■ **What to do**
Within the data below, copy each line where the string "pclk" is found.

■ **Collected data entries**
<<<<
### src/rtl/apb_slv_pkg.sv
// ============================================================================
// Module   : apb_slv_pkg
// Purpose  : Shared types and helpers for the apb_slave_mem completer.
// Revision : 1.0 - initial release
// ============================================================================
`default_nettype none

package apb_slv_pkg;

  typedef enum logic [1:0] {
    IDLE   = 2'd0,
    ACCESS = 2'd1,
    DONE   = 2'd2
  } state_e;

  // Number of byte-offset address bits that sit below the word index.
  function automatic int byte_lsb(input int data_width);
    return $clog2(data_width / 8);
  endfunction

  localparam int APB_DATA_WIDTH = 32;
  localparam int BYTE_LSB       = byte_lsb(APB_DATA_WIDTH);
  localparam int IDX_MAX_W      = 16;

  typedef struct packed {
    logic [IDX_MAX_W-1:0] idx;
    logic                 err;
  } dec_t;

endpackage

`default_nettype wire

### src/rtl/apb_slave_mem_if.sv
// ============================================================================
// Module   : apb_slave_mem_if
// Purpose  : APB3 bus bundle between a requester and the apb_slave_mem completer.
// Revision : 1.0 - initial release
// ============================================================================
`default_nettype none

interface apb_slave_mem_if #(
  parameter int ADDR_WIDTH = 32,
  parameter int DATA_WIDTH = 32,
  parameter int PSEL_WIDTH = 1
);
  logic [ADDR_WIDTH-1:0] paddr;
  logic                  pwrite;
  logic [PSEL_WIDTH-1:0] psel;
  logic                  penable;
  logic [DATA_WIDTH-1:0] pwdata;
  logic                  pready;
  logic [DATA_WIDTH-1:0] prdata;
  logic                  pslverr;

  modport master (
    output paddr, pwrite, psel, penable, pwdata,
    input  pready, prdata, pslverr
  );

  modport slave (
    input  paddr, pwrite, psel, penable, pwdata,
    output pready, prdata, pslverr
  );
endinterface

`default_nettype wire

### src/rtl/apb_slv_addr_dec.sv
// ============================================================================
// Module   : apb_slv_addr_dec
// Purpose  : Combinational byte address to word index / error decode.
// Revision : 1.0 - initial release
// ============================================================================
`default_nettype none

module apb_slv_addr_dec
  import apb_slv_pkg::*;
#(
  parameter int                    ADDR_WIDTH = 32,
  parameter int                    DATA_WIDTH = 32,
  parameter logic [ADDR_WIDTH-1:0] BASE_ADDR  = 'h1000,
  parameter int                    DEPTH      = 16
) (
  input  logic [ADDR_WIDTH-1:0] paddr,
  output dec_t                  dec
);

  localparam int                    LSB      = byte_lsb(DATA_WIDTH);
  localparam logic [ADDR_WIDTH-1:0] LSB_MASK = ADDR_WIDTH'((1 << LSB) - 1);

  logic [ADDR_WIDTH-1:0] w_off;
  logic [ADDR_WIDTH-1:0] w_word;

  always_comb begin
    w_off   = paddr - BASE_ADDR;
    w_word  = w_off >> LSB;
    dec.err = (paddr < BASE_ADDR) ||
              ((w_off & LSB_MASK) != '0) ||
              (w_word >= ADDR_WIDTH'(DEPTH));
    dec.idx = dec.err ? '0 : IDX_MAX_W'(w_word);
  end

endmodule

`default_nettype wire

### src/rtl/apb_slave_mem.sv
// ============================================================================
// Module   : apb_slave_mem
// Purpose  : APB3 completer with a DEPTH-word memory, optional wait states and
//            pslverr on out-of-range / misaligned access.
//            Build option: APB_SLV_WAIT_EN enables WAIT_CYCLES wait states.
// Revision : 1.0 - initial release
// ============================================================================
`default_nettype none

module apb_slave_mem
  import apb_slv_pkg::*;
#(
  parameter int                    ADDR_WIDTH  = 32,
  parameter int                    DATA_WIDTH  = 32,
  parameter int                    PSEL_WIDTH  = 1,
  parameter int                    SEL_IDX     = 0,
  parameter logic [ADDR_WIDTH-1:0] BASE_ADDR   = 'h1000,
  parameter int                    DEPTH       = 16,
  parameter int                    WAIT_CYCLES = 2
) (
  input  logic           pclk,
  input  logic           preset,
  apb_slave_mem_if.slave bus
);

  localparam int IDX_W = (DEPTH > 1) ? $clog2(DEPTH) : 1;

  state_e                r_state;
  dec_t                  r_dec;
  logic                  r_write;
  logic [DATA_WIDTH-1:0] r_wdata;
  logic                  r_pready;
  logic                  r_pslverr;
  logic [DATA_WIDTH-1:0] r_prdata;
  logic [DATA_WIDTH-1:0] r_mem [DEPTH];

  dec_t                  w_dec;
  dec_t                  w_cdec;
  logic                  w_cwrite;
  logic [DATA_WIDTH-1:0] w_cwdata;
  logic [IDX_W-1:0]      w_cidx;
  logic                  w_sel;
  logic                  w_setup;
  logic                  w_live;
  logic                  w_done_setup;
  logic                  w_done_acc;
  logic                  w_complete;

  apb_slv_addr_dec #(
    .ADDR_WIDTH (ADDR_WIDTH),
    .DATA_WIDTH (DATA_WIDTH),
    .BASE_ADDR  (BASE_ADDR),
    .DEPTH      (DEPTH)
  ) u_dec (
    .paddr (bus.paddr),
    .dec   (w_dec)
  );

  assign w_sel   = bus.psel[SEL_IDX];
  assign w_setup = (r_state == IDLE) && w_sel && !bus.penable;
  assign w_live  = w_sel && bus.penable;

`ifdef APB_SLV_WAIT_EN
  localparam int W_EFF = WAIT_CYCLES;
  localparam int CNT_W = (W_EFF > 0) ? $clog2(W_EFF + 1) : 1;

  logic [CNT_W-1:0] r_cnt;

  always_ff @(posedge pclk or posedge preset) begin
    if (preset) begin
      r_cnt <= '0;
    end else if (w_setup) begin
      r_cnt <= CNT_W'(W_EFF);
    end else if (r_state == ACCESS && r_cnt != '0) begin
      r_cnt <= r_cnt - 1'b1;
    end
  end

  assign w_done_setup = w_setup && (W_EFF == 0);
  assign w_done_acc   = (r_state == ACCESS) && !r_pready && w_live && (r_cnt == CNT_W'(1));
`else
  assign w_done_setup = w_setup;
  assign w_done_acc   = 1'b0;
`endif

  assign w_complete = w_done_setup || w_done_acc;

  // A zero-wait transfer completes on the setup edge, so it commits from the
  // live bus; a waited one commits from the setup-latched copy.
  assign w_cdec   = (r_state == IDLE) ? w_dec       : r_dec;
  assign w_cwrite = (r_state == IDLE) ? bus.pwrite  : r_write;
  assign w_cwdata = (r_state == IDLE) ? bus.pwdata  : r_wdata;
  assign w_cidx   = IDX_W'(w_cdec.idx);

  always_ff @(posedge pclk or posedge preset) begin
    if (preset) begin
      r_state   <= IDLE;
      r_dec     <= '0;
      r_write   <= 1'b0;
      r_wdata   <= '0;
      r_pready  <= 1'b0;
      r_pslverr <= 1'b0;
      r_prdata  <= '0;
    end else begin
      case (r_state)
        IDLE: begin
          if (w_setup) begin
            r_dec   <= w_dec;
            r_write <= bus.pwrite;
            r_wdata <= bus.pwdata;
            r_state <= ACCESS;
          end
        end
        ACCESS: begin
          if (r_pready) begin
            r_state   <= DONE;
            r_pready  <= 1'b0;
            r_pslverr <= 1'b0;
            if (!r_write) begin
              r_prdata <= '0;
            end
          end else if (!w_live) begin
            r_state <= IDLE;
          end
        end
        DONE:    r_state <= IDLE;
        default: r_state <= IDLE;
      endcase

      if (w_complete) begin
        r_pready  <= 1'b1;
        r_pslverr <= w_cdec.err;
        if (!w_cwrite) begin
          r_prdata <= w_cdec.err ? '0 : r_mem[w_cidx];
        end
      end
    end
  end

  always_ff @(posedge pclk or posedge preset) begin
    if (preset) begin
      for (int i = 0; i < DEPTH; i++) begin
        r_mem[i] <= '0;
      end
    end else if (w_complete && w_cwrite && !w_cdec.err) begin
      r_mem[w_cidx] <= w_cwdata;
    end
  end

  assign bus.pready  = r_pready;
  assign bus.pslverr = r_pslverr;
  assign bus.prdata  = r_prdata;

endmodule

`default_nettype wire
### src/flat_wrapper.sv
// flat-port wrapper written by rule: the top's interface ports become plain ports
module apb_slave_mem_flat import apb_slv_pkg::*;
#(
  parameter int                    ADDR_WIDTH  = 32,
  parameter int                    DATA_WIDTH  = 32,
  parameter int                    PSEL_WIDTH  = 1,
  parameter int                    SEL_IDX     = 0,
  parameter logic [ADDR_WIDTH-1:0] BASE_ADDR   = 'h1000,
  parameter int                    DEPTH       = 16,
  parameter int                    WAIT_CYCLES = 2
)
  (pclk, preset, bus_paddr, bus_pwrite, bus_psel, bus_penable, bus_pwdata, bus_pready, bus_prdata, bus_pslverr);
  apb_slave_mem_if #(.ADDR_WIDTH(ADDR_WIDTH), .DATA_WIDTH(DATA_WIDTH), .PSEL_WIDTH(PSEL_WIDTH)) bus_i ();
  input  logic pclk;
  input  logic preset;
  input wire logic [$bits(bus_i.paddr)-1:0] bus_paddr;
  input wire logic [$bits(bus_i.pwrite)-1:0] bus_pwrite;
  input wire logic [$bits(bus_i.psel)-1:0] bus_psel;
  input wire logic [$bits(bus_i.penable)-1:0] bus_penable;
  input wire logic [$bits(bus_i.pwdata)-1:0] bus_pwdata;
  output wire logic [$bits(bus_i.pready)-1:0] bus_pready;
  output wire logic [$bits(bus_i.prdata)-1:0] bus_prdata;
  output wire logic [$bits(bus_i.pslverr)-1:0] bus_pslverr;
  assign bus_i.paddr = bus_paddr;
  assign bus_i.pwrite = bus_pwrite;
  assign bus_i.psel = bus_psel;
  assign bus_i.penable = bus_penable;
  assign bus_i.pwdata = bus_pwdata;
  assign bus_pready = bus_i.pready;
  assign bus_prdata = bus_i.prdata;
  assign bus_pslverr = bus_i.pslverr;
  apb_slave_mem #(.ADDR_WIDTH(ADDR_WIDTH), .DATA_WIDTH(DATA_WIDTH), .PSEL_WIDTH(PSEL_WIDTH), .SEL_IDX(SEL_IDX), .BASE_ADDR(BASE_ADDR), .DEPTH(DEPTH), .WAIT_CYCLES(WAIT_CYCLES)) u_core (.pclk(pclk), .preset(preset), .bus(bus_i));
endmodule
>>>>
■ **Solution to the problem**
  input  logic           pclk,
  always_ff @(posedge pclk or posedge preset) begin
  always_ff @(posedge pclk or posedge preset) begin
  always_ff @(posedge pclk or posedge preset) begin
  (pclk, preset, bus_paddr, bus_pwrite, bus_psel, bus_penable, bus_pwdata, bus_pready, bus_prdata, bus_pslverr);
  input  logic pclk;
  apb_slave_mem #(.ADDR_WIDTH(ADDR_WIDTH), .DATA_WIDTH(DATA_WIDTH), .PSEL_WIDTH(PSEL_WIDTH), .SEL_IDX(SEL_IDX), .BASE_ADDR(BASE_ADDR), .DEPTH(DEPTH), .WAIT_CYCLES(WAIT_CYCLES)) u_core (.pclk(pclk), .preset(preset), .bus(bus_i));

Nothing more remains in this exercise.